**REQUIRED WORK**. Examine each line of the data. Copy the line if it includes the word "that".

Recorded data

_ _ _ _

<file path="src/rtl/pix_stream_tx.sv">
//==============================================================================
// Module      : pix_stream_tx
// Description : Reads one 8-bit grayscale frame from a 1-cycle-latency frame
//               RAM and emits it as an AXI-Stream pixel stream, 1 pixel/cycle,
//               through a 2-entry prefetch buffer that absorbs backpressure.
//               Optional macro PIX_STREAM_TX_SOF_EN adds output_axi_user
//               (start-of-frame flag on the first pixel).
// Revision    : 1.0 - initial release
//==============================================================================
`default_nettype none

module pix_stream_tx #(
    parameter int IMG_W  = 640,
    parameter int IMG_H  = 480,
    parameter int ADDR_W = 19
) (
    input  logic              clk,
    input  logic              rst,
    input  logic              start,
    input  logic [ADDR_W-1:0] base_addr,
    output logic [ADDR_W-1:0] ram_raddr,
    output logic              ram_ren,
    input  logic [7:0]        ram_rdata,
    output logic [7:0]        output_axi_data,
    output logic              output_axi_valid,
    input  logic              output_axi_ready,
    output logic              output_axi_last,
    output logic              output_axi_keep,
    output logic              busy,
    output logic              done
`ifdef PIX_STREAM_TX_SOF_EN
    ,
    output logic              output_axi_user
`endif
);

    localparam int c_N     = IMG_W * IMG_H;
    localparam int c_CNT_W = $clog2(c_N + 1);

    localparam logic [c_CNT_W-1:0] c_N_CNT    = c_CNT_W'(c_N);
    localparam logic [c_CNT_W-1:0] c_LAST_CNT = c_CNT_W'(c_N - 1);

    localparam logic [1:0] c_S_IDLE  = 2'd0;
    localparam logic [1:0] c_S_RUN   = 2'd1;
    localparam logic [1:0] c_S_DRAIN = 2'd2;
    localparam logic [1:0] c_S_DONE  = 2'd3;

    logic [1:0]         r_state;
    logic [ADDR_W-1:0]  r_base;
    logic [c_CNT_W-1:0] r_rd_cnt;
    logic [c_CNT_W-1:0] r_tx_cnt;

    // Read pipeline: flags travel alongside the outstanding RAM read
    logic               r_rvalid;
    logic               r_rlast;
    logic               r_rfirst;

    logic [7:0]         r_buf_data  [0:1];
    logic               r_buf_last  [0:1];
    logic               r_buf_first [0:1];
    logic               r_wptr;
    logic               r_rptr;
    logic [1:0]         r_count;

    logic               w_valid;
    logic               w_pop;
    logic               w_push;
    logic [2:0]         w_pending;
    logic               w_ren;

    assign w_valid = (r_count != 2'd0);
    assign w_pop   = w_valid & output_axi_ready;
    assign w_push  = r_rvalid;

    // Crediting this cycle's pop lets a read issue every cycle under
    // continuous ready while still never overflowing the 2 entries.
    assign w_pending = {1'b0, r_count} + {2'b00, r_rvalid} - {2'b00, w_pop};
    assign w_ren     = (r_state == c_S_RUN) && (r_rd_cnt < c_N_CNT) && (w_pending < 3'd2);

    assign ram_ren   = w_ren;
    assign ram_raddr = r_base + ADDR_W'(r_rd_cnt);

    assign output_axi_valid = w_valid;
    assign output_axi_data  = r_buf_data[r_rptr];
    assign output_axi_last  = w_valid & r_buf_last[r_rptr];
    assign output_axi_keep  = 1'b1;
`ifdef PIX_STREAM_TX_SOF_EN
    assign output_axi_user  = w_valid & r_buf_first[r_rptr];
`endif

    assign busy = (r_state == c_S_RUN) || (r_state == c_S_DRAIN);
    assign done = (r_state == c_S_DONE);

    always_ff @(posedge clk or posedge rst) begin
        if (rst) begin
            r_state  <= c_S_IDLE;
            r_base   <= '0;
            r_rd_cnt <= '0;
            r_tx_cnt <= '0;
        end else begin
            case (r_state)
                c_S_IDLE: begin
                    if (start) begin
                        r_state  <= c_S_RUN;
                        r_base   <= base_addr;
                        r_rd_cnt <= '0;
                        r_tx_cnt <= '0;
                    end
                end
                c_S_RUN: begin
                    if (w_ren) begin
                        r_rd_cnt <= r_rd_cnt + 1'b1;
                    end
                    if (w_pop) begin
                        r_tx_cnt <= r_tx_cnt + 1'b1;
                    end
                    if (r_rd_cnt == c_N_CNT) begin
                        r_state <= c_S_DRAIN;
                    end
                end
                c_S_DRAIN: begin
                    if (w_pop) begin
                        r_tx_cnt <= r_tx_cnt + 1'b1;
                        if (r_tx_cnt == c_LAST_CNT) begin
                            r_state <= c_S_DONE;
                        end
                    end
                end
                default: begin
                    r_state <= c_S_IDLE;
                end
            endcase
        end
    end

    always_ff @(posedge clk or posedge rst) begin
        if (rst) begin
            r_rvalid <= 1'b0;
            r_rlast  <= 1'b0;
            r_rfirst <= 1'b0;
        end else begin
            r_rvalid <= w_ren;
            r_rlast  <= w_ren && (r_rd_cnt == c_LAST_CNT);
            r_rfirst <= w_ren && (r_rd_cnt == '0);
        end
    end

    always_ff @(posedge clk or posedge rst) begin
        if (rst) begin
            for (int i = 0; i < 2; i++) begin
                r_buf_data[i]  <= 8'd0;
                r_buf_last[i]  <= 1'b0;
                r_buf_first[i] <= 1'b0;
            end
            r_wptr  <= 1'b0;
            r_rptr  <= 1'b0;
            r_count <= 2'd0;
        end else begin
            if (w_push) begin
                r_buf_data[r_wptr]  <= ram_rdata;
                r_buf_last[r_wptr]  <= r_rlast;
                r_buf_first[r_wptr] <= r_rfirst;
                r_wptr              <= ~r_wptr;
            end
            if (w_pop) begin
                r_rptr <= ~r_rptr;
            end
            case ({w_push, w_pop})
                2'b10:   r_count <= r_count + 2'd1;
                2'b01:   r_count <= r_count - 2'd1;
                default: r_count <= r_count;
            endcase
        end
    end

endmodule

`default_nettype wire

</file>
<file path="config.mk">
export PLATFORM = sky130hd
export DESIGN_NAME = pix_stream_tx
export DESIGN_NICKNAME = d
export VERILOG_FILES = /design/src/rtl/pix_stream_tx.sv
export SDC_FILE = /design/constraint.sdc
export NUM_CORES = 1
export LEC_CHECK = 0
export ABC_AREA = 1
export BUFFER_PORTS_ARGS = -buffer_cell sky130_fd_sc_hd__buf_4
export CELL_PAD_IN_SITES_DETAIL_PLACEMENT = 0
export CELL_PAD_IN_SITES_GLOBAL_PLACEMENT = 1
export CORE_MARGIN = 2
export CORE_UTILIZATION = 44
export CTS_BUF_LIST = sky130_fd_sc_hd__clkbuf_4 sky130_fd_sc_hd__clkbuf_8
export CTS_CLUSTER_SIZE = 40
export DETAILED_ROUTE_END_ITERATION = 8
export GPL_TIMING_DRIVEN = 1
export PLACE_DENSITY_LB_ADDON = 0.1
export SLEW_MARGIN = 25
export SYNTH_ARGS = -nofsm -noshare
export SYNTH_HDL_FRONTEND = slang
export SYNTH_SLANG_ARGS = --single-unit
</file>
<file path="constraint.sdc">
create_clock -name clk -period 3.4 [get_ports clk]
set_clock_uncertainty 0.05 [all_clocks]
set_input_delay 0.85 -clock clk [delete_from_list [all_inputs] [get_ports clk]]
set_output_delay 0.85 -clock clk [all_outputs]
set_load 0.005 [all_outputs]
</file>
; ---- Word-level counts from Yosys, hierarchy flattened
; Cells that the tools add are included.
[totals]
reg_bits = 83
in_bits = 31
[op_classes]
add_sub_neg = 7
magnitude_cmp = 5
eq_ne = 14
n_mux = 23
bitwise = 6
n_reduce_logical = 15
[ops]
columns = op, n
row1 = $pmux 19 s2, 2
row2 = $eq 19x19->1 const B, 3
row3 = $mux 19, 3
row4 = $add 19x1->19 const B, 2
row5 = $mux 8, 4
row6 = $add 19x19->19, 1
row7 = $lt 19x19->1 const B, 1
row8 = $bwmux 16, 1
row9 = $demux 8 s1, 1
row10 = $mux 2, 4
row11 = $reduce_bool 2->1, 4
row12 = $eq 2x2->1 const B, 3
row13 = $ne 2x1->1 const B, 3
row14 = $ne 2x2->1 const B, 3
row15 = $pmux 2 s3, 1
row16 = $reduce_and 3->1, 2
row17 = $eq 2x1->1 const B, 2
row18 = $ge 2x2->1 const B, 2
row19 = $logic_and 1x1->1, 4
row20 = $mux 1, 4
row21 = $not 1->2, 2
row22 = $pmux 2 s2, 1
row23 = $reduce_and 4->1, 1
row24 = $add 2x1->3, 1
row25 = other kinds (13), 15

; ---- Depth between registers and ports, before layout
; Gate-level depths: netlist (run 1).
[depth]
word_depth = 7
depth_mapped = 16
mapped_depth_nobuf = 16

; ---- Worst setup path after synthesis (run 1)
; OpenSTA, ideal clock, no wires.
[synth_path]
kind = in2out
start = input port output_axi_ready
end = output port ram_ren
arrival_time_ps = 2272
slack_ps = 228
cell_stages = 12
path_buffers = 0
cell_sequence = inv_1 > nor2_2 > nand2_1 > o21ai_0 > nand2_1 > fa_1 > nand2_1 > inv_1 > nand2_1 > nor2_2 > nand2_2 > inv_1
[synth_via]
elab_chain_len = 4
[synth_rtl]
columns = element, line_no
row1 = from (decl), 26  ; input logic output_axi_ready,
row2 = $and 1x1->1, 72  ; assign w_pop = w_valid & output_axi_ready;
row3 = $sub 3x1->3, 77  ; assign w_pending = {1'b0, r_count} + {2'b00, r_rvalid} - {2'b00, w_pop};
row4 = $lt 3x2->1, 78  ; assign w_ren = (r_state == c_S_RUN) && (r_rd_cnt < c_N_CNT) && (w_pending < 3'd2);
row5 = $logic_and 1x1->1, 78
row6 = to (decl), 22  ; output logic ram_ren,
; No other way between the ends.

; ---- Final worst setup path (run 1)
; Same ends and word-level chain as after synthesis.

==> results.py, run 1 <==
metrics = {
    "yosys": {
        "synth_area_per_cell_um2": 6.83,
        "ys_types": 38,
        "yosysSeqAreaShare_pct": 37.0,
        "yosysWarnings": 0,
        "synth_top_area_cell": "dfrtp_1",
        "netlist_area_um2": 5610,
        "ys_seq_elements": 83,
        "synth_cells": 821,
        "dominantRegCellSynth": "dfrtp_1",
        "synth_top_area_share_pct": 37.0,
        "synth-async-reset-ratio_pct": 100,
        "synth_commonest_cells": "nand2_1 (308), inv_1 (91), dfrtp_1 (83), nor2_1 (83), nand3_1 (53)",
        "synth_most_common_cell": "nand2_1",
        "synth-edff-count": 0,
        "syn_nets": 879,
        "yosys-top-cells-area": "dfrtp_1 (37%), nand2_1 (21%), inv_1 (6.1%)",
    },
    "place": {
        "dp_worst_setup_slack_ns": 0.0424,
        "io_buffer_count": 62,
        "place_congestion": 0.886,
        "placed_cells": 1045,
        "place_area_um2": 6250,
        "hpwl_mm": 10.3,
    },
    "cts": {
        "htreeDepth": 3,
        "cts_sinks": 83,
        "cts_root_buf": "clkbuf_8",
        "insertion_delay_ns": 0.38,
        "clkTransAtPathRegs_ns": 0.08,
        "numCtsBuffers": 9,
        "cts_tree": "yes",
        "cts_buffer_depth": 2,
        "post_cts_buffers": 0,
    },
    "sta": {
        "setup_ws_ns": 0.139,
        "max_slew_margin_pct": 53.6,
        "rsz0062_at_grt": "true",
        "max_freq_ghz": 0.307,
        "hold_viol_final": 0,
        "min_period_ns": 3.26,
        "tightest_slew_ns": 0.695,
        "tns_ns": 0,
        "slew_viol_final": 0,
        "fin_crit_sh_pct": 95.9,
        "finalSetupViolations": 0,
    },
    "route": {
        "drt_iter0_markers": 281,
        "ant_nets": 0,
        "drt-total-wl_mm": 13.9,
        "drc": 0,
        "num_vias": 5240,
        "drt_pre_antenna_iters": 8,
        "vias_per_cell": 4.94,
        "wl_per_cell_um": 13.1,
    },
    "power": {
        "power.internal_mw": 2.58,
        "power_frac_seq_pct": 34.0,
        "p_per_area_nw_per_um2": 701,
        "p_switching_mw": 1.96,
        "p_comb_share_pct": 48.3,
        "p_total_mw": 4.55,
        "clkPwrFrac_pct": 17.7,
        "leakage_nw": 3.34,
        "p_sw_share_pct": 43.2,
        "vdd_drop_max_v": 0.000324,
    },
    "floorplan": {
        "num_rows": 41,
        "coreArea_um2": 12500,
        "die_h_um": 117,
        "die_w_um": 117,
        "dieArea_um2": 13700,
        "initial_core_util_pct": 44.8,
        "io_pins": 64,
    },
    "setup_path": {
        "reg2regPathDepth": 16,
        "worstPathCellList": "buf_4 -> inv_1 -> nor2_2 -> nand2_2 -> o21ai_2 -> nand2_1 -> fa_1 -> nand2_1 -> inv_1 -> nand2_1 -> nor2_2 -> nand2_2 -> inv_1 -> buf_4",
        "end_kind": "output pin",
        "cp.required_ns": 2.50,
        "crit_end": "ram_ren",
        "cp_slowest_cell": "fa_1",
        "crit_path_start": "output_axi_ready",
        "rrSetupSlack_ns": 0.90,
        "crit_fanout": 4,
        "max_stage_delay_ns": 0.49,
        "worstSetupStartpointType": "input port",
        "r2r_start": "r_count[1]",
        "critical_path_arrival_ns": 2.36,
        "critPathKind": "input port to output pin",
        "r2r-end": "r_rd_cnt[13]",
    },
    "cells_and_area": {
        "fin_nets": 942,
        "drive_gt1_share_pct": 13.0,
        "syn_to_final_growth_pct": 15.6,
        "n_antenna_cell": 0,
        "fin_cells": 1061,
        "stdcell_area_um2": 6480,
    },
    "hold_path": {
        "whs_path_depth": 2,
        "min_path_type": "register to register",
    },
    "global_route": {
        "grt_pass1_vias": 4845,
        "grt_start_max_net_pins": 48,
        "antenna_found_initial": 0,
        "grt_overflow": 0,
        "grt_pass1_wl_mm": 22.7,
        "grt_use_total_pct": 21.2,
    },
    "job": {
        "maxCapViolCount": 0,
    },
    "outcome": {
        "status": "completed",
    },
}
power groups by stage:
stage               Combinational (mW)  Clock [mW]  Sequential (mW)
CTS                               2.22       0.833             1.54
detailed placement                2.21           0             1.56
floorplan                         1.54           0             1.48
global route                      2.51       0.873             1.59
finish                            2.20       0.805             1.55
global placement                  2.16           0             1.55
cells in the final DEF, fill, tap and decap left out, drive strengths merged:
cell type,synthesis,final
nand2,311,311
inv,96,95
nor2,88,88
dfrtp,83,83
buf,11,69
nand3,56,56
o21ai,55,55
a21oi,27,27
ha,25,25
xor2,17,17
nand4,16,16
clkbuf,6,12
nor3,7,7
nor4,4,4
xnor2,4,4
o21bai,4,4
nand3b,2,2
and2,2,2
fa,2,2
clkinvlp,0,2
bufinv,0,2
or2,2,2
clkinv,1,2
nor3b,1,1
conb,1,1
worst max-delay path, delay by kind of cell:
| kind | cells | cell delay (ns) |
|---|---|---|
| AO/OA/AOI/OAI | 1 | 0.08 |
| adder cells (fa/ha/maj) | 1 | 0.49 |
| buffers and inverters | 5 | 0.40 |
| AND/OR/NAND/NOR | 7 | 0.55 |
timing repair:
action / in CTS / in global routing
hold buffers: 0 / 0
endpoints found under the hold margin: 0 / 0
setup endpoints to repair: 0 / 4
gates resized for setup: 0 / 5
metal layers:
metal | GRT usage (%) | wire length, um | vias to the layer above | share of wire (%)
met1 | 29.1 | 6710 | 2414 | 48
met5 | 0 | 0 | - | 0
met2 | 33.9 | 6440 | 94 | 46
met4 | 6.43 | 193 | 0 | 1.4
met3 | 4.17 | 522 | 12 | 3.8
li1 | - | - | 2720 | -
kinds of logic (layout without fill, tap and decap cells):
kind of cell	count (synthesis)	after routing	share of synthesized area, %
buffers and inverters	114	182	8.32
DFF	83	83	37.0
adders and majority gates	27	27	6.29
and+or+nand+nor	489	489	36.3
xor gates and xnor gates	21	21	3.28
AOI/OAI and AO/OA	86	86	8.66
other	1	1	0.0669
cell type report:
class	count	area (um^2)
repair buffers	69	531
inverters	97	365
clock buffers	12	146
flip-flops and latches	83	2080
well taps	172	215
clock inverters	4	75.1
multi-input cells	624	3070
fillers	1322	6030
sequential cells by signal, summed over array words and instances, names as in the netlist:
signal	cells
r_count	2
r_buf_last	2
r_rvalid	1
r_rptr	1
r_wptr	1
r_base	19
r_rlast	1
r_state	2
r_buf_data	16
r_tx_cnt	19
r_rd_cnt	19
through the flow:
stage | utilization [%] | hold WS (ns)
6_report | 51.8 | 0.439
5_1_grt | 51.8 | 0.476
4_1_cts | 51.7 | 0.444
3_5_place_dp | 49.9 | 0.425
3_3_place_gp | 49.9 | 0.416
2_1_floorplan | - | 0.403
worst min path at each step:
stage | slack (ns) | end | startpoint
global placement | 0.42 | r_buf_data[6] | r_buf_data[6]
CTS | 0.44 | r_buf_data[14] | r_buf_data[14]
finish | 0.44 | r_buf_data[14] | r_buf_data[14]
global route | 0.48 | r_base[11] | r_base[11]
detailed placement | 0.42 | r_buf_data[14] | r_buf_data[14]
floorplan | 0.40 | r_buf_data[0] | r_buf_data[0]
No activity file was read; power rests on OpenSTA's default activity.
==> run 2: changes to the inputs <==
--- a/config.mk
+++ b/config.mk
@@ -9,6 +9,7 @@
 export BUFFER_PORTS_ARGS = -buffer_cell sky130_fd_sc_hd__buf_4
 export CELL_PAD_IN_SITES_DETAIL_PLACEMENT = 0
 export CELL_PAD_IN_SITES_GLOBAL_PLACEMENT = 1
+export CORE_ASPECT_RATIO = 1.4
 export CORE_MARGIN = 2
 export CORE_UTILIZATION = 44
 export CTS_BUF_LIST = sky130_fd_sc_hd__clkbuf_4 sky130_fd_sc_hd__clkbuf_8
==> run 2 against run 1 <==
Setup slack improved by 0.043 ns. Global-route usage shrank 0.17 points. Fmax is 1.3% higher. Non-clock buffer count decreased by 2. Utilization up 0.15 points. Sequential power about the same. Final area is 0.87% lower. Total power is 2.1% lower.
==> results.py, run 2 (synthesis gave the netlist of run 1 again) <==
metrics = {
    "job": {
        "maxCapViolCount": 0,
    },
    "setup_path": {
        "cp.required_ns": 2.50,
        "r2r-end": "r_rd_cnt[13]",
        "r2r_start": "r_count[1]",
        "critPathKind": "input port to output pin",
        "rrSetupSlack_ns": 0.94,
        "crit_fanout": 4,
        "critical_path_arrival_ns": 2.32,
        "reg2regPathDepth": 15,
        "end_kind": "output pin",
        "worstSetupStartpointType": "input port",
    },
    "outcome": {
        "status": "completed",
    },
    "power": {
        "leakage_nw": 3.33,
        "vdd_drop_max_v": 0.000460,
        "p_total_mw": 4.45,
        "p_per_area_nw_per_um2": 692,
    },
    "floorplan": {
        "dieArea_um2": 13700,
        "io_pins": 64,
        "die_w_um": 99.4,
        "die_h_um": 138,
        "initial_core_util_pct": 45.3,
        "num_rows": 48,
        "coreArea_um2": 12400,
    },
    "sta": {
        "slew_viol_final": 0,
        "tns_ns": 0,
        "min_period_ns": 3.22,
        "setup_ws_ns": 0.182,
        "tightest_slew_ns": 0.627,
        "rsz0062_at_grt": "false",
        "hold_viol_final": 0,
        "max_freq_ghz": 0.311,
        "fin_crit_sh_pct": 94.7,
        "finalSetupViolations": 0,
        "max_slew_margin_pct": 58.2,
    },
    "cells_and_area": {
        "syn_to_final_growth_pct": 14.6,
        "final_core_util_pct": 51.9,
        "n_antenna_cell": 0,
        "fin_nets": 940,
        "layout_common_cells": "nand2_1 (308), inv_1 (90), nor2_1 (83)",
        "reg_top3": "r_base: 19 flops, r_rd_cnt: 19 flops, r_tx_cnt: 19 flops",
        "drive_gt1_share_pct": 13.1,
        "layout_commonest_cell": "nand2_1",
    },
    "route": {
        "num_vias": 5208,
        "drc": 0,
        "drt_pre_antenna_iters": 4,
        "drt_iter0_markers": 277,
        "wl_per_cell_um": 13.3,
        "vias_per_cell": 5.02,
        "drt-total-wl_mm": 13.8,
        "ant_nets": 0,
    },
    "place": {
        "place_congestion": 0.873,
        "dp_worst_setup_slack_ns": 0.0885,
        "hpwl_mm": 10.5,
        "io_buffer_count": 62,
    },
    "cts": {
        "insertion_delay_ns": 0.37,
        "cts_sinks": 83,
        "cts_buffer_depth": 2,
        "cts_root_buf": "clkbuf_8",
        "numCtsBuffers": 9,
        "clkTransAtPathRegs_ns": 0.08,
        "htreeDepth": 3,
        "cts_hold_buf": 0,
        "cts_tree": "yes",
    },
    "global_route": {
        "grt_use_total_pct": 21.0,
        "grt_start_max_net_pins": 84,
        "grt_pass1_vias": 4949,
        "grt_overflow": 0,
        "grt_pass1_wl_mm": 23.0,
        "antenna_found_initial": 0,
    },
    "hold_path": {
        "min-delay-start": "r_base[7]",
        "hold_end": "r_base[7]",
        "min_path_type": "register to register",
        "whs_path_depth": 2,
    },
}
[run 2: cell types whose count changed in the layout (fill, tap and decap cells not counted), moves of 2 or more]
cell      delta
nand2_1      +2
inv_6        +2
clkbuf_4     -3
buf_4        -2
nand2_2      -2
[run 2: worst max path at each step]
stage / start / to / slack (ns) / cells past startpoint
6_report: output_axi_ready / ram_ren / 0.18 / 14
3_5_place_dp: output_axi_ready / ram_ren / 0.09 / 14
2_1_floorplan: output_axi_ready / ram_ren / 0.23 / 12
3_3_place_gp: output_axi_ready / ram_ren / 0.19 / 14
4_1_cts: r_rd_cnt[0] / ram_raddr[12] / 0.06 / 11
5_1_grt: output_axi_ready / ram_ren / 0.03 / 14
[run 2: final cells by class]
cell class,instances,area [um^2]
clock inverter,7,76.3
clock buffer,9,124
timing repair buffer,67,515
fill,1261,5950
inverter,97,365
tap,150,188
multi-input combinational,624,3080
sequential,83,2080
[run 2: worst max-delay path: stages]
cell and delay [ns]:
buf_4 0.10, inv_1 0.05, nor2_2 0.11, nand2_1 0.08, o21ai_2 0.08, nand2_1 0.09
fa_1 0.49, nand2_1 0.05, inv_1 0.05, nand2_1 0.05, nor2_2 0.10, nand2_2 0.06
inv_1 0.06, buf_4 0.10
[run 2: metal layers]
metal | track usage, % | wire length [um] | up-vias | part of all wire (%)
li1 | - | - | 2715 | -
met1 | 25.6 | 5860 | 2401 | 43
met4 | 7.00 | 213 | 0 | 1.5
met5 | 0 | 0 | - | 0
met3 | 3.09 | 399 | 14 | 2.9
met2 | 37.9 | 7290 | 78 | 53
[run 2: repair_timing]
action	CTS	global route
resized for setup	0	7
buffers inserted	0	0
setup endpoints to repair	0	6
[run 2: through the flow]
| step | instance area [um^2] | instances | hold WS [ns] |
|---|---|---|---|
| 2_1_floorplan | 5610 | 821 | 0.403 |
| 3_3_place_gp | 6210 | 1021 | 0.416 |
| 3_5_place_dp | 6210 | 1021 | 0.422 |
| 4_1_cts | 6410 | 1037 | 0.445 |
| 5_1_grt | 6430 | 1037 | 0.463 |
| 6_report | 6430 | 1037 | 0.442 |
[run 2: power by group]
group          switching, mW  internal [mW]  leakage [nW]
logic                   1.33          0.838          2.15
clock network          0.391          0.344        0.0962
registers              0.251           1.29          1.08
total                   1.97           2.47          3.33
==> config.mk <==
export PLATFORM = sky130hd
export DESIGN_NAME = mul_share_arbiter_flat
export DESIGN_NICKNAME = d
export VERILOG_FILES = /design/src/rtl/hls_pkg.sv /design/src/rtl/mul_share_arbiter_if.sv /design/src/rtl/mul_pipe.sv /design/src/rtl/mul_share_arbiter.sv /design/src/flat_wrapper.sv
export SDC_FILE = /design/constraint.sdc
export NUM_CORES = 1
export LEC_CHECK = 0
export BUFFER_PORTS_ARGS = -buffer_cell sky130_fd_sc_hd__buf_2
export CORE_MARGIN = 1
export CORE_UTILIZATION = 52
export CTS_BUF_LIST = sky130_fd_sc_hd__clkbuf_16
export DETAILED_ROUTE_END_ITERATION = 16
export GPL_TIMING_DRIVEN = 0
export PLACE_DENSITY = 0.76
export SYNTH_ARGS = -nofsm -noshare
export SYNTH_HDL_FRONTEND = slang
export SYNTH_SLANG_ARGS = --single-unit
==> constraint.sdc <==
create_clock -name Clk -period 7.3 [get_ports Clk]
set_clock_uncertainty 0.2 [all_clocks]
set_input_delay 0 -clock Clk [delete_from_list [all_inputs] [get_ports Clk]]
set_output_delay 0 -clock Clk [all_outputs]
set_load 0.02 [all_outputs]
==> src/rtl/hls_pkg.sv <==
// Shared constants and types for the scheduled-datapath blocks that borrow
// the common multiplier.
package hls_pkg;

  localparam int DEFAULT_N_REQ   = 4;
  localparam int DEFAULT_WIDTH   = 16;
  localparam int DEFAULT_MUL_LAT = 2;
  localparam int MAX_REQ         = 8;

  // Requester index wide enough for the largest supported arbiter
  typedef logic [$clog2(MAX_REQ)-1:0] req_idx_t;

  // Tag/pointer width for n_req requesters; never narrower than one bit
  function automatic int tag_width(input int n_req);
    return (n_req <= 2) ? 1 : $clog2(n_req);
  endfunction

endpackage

_ _ _ _

**REPLY**.
//               through a 2-entry prefetch buffer that absorbs backpressure.
; Cells that the tools add are included.
// Shared constants and types for the scheduled-datapath blocks that borrow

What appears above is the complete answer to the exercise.